Eine wesentliche Rolle spielten dabei Statistiken – so auch bei der Frage, ob eine Frau „Angst haben müsse, nachts das Haus zu verlassen“. Die Forscher räumten ein, dass Geflüchtete in der Kriminalstatistik überrepräsentiert seien. Ein differenzierteres Bild ergebe sich wiederum, wenn man auf Kriterien wie Wohnort, Sozialisation und Alter abstelle. Der Großteil der Übergriffe finde im Familien- und Bekanntenkreis statt – wie auch schon vor 20 Jahren. Gravierende Erfahrungen hat dennoch mancher Bürger gemacht – wie jener junge Mann, der von sexuellen Übergriffen auf weibliche Bekannte berichtete. „Die Ängste sind durchaus berechtigt“, so seine Einschätzung. Auch wurde eine stärkere Verankerung der Polizei in Viernheim gefordert.
Dass Fachkräfte gebraucht werden, ist für viele ein Fakt
Positives gab es auch: Migranten im Allgemeinen und Geflüchtete im Speziellen würden als Fachkräfte benötigt, hieß es fast unisono – auch wenn die Meinungen darüber, ob Deutschland ein „Einwanderungsland“ sei, auseinandergingen. Eine Vielzahl an Problemen sei zudem hausgemacht: bürokratische Hürden, fehlende Anerkennung von Abschlüssen, aber auch Leerstand von Immobilien und das Bedürfnis nach immer mehr Wohnfläche.

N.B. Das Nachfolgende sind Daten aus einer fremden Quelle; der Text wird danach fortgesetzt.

===== src/hdl/draw_hold_erase_envelope_defines.svh =====
// ----------------------------------------------------------------------------
// Draw/hold/erase envelope assertion macros
// Shared property forms for the envelope RTL. Each macro expects clk and rst
// to be visible at the point of use.
// ----------------------------------------------------------------------------
`ifndef DRAW_HOLD_ERASE_ENVELOPE_DEFINES_SVH
`define DRAW_HOLD_ERASE_ENVELOPE_DEFINES_SVH

// Same-cycle implication, disabled during reset.
`define DHE_ASSERT_SAME(lbl, ante, cons, msg) \
  lbl: assert property (@(posedge clk) disable iff (rst) (ante) |-> (cons)) else $error(msg);

// Next-cycle implication, disabled during reset.
`define DHE_ASSERT_NEXT(lbl, ante, cons, msg) \
  lbl: assert property (@(posedge clk) disable iff (rst) (ante) |=> (cons)) else $error(msg);

`endif


===== src/hdl/dhe_pkg.sv =====
// ----------------------------------------------------------------------------
// Draw/hold/erase envelope package
// Widths and fixed constants shared by the envelope modules.
// ----------------------------------------------------------------------------
package dhe_pkg;

  localparam int ADV_W   = 16;  // tick advance, ms
  localparam int DUR_W   = 16;  // phase durations, ms
  localparam int TIME_W  = 17;  // saturating phase timer
  localparam int LEVEL_W = 17;  // Q1.16 level, 65536 is one
  localparam int PHASE_W = 2;
  localparam int ADDR_W  = 4;
  localparam int DATA_W  = 32;

  // Square of the ratio and full cube widths.
  localparam int SQ_W   = 2 * LEVEL_W;
  localparam int CUBE_W = SQ_W + LEVEL_W;

  localparam logic [LEVEL_W-1:0] ONE_Q16  = LEVEL_W'(65536);
  localparam logic [TIME_W-1:0]  TIME_MAX = {TIME_W{1'b1}};

  // Envelope phases, in the order they are visited.
  typedef enum logic [PHASE_W-1:0] {PH_DRAW, PH_HOLD, PH_ERASE, PH_END} phase_t;

  // Register indexes; the byte address is four times the index. The spare
  // slot has no register behind it.
  typedef enum logic [1:0] {REG_DRAW, REG_HOLD, REG_ERASE, REG_SPARE} reg_idx_t;

endpackage
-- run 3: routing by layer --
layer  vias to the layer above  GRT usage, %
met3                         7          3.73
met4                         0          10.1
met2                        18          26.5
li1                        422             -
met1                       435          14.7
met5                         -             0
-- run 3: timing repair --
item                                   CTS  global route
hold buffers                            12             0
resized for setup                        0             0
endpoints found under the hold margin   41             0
$ cat config.mk
export PLATFORM = sky130hd
export DESIGN_NAME = bdh_fifo
export DESIGN_NICKNAME = d
export VERILOG_FILES = /design/src/rtl/bdh_fifo.sv
export SDC_FILE = /design/constraint.sdc
export NUM_CORES = 1
export LEC_CHECK = 0
export BUFFER_PORTS_ARGS = -buffer_cell sky130_fd_sc_hd__buf_2
export CORE_MARGIN = 2
export CORE_UTILIZATION = 55
export CTS_BUF_LIST = sky130_fd_sc_hd__clkbuf_8
export CTS_CLUSTER_DIAMETER = 60
export DETAILED_ROUTE_END_ITERATION = 7
export PLACE_DENSITY_LB_ADDON = 0.12
export SLEW_MARGIN = 25
export SYNTH_ARGS = -nofsm -noshare
export SYNTH_HDL_FRONTEND = slang
export SYNTH_SLANG_ARGS = --single-unit
$ cat constraint.sdc
create_clock -name clock -period 3.95 [get_ports clock]
set_input_delay 0.395 -clock clock [delete_from_list [all_inputs] [get_ports clock]]
set_output_delay 0.395 -clock clock [all_outputs]
set_load 0.05 [all_outputs]
<file path="src/rtl/bdh_pkg.sv">
// Shared types and constants for the burst duration histogram.
`default_nettype none

package bdh_pkg;

   // Field widths of the request and response beats.
   localparam int SAMPLE_W    = 15;
   localparam int INDEX_W     = 10;
   localparam int LENGTH_W    = 10;
   localparam int COUNT_W     = 32;
   localparam int REBIN_W     = 9;
   localparam int THRESH_W    = 23;
   localparam int CSR_INDEX_W = 1;
   localparam int CSR_DATA_W  = 23;

   // Saturation limits of the aggregate sum and the histogram counters.
   localparam logic [THRESH_W-1:0] POOL_MAX  = '1;
   localparam logic [COUNT_W-1:0]  COUNT_MAX = '1;

   // Register indexes on the configuration port.
   typedef logic [CSR_INDEX_W-1:0] csr_index_type;
   localparam csr_index_type CSR_REBIN_FACTOR    = 1'b0;
   localparam csr_index_type CSR_COUNT_THRESHOLD = 1'b1;

   // Request command codes.
   localparam logic CMD_SAMPLE = 1'b0;
   localparam logic CMD_READ   = 1'b1;

   typedef struct packed {
      logic                command;
      logic [SAMPLE_W-1:0] sample_count;
      logic [INDEX_W-1:0]  bin_index;
   } req_type;

   typedef struct packed {
      logic                event_done;
      logic [LENGTH_W-1:0] event_length;
      logic                length_overflow;
      logic [COUNT_W-1:0]  bin_count;
   } rsp_type;

   // Work handed from the classifier to the histogram engine.
   typedef enum logic [1:0] {
      OP_BLANK,
      OP_RECORD,
      OP_READ
   } op_kind_type;

   typedef struct packed {
      op_kind_type kind;
      logic        overflow;
      logic        open_hit;
   } op_type;

endpackage

`default_nettype wire

</file>
<file path="src/rtl/bdh_front.sv">
// Front end: configuration, aggregate pooling and event classification.
`default_nettype none

module bdh_front #(
   parameter int HIST_DEPTH = 1024,
   parameter int MAX_REBIN  = 256,
   localparam int AW = $clog2(HIST_DEPTH)
) (
   input  wire logic                              clock,
   input  wire logic                              reset,
   input  wire logic                              csr_write_en,
   input  wire bdh_pkg::csr_index_type            csr_index,
   input  wire logic [bdh_pkg::CSR_DATA_W-1:0]    csr_data,
   input  wire logic                              accept,
   input  wire bdh_pkg::req_type                  req,
   output bdh_pkg::op_type                        op,
   output logic      [AW-1:0]                     op_addr
);

   import bdh_pkg::*;

   localparam int RW = $clog2(HIST_DEPTH + 1);
   localparam int BW = $clog2(MAX_REBIN + 1);

   logic [REBIN_W-1:0]  rebin_ff, rebin_in;
   logic [THRESH_W-1:0] thresh_ff, thresh_in;
   logic [THRESH_W-1:0] pool_ff, pool_in;
   logic [BW-1:0]       left_ff, left_in;
   logic                inside_ff, inside_in;
   logic [RW-1:0]       run_ff, run_in;

   logic [THRESH_W:0]   sum;
   logic [THRESH_W-1:0] pool_sat;
   logic [BW-1:0]       left_dec;
   logic [RW-1:0]       run_clamp;
   logic                above;

   // Rebin factor as used: zero counts as one, large values are capped.
   function automatic logic [BW-1:0] eff_rebin(input logic [REBIN_W-1:0] rf);
      logic [BW-1:0] res;
      if (rf == '0) begin
         res = BW'(1);
      end else if (32'(rf) > 32'(MAX_REBIN)) begin
         res = BW'(MAX_REBIN);
      end else begin
         res = BW'(rf);
      end
      return res;
   endfunction

   // Saturating aggregate sum and the length of the open event so far.
   always_comb begin
      sum       = (THRESH_W + 1)'(pool_ff) + (THRESH_W + 1)'(req.sample_count);
      pool_sat  = sum[THRESH_W] ? POOL_MAX : sum[THRESH_W-1:0];
      left_dec  = (left_ff != '0) ? left_ff - BW'(1) : '0;
      run_clamp = (run_ff == RW'(HIST_DEPTH)) ? RW'(HIST_DEPTH - 1) : run_ff;
      above     = (pool_sat > thresh_ff);
   end

   // Next state and the operation passed to the histogram engine.
   always_comb begin
      rebin_in  = rebin_ff;
      thresh_in = thresh_ff;
      pool_in   = pool_ff;
      left_in   = left_ff;
      inside_in = inside_ff;
      run_in    = run_ff;
      op        = '{kind: OP_BLANK, overflow: 1'b0, open_hit: 1'b0};
      op_addr   = '0;
      if (csr_write_en) begin
         case (csr_index)
            CSR_REBIN_FACTOR: begin
               rebin_in = csr_data[REBIN_W-1:0];
               pool_in  = '0;
               left_in  = eff_rebin(csr_data[REBIN_W-1:0]);
            end
            CSR_COUNT_THRESHOLD: begin
               thresh_in = csr_data[THRESH_W-1:0];
            end
            default: begin
            end
         endcase
      end else if (accept) begin
         if (req.command == CMD_READ) begin
            // Reads beyond the store give a zero count.
            if (32'(req.bin_index) < 32'(HIST_DEPTH)) begin
               op.kind     = OP_READ;
               op_addr     = AW'(req.bin_index);
               op.open_hit = inside_ff && (32'(run_clamp) == 32'(req.bin_index));
            end
         end else begin
            pool_in = pool_sat;
            left_in = left_dec;
            if (left_dec == '0) begin
               // The aggregate is complete: open, extend or close an event.
               if (!inside_ff && above) begin
                  inside_in = 1'b1;
                  run_in    = '0;
               end else if (inside_ff && !above) begin
                  op.kind     = OP_RECORD;
                  op_addr     = AW'(run_clamp);
                  op.overflow = (run_ff == RW'(HIST_DEPTH));
                  inside_in   = 1'b0;
                  run_in      = '0;
               end
               if (inside_in && run_in != RW'(HIST_DEPTH)) begin
                  run_in = run_in + RW'(1);
               end
               pool_in = '0;
               left_in = eff_rebin(rebin_ff);
            end
         end
      end
   end

   always_ff @(posedge clock) begin
      if (reset) begin
         rebin_ff  <= REBIN_W'(1);
         thresh_ff <= '0;
         pool_ff   <= '0;
         left_ff   <= BW'(1);
         inside_ff <= 1'b0;
         run_ff    <= '0;
      end else begin
         rebin_ff  <= rebin_in;
         thresh_ff <= thresh_in;
         pool_ff   <= pool_in;
         left_ff   <= left_in;
         inside_ff <= inside_in;
         run_ff    <= run_in;
      end
   end

endmodule

`default_nettype wire

</file>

Besonders gut funktioniert Integration bei der Viernheimer Tafel: Hier bringen sich Menschen verschiedenster Herkunft ein. Aus mancher „Tandem-Partnerschaft“ zwischen Schutzsuchenden und Einheimischen sei außerdem eine Freundschaft entstanden. Und was viele nicht wüssten: „Viele Geflüchtete hätten gerne mehr Kontakt zu Deutschen!“ Moderatorin Susanne Babila zeigte sich „sehr berührt“ vom Verlauf des Abends. Das neue Format sei eine „tolle Übung“ für ein gemeinsames Miteinander.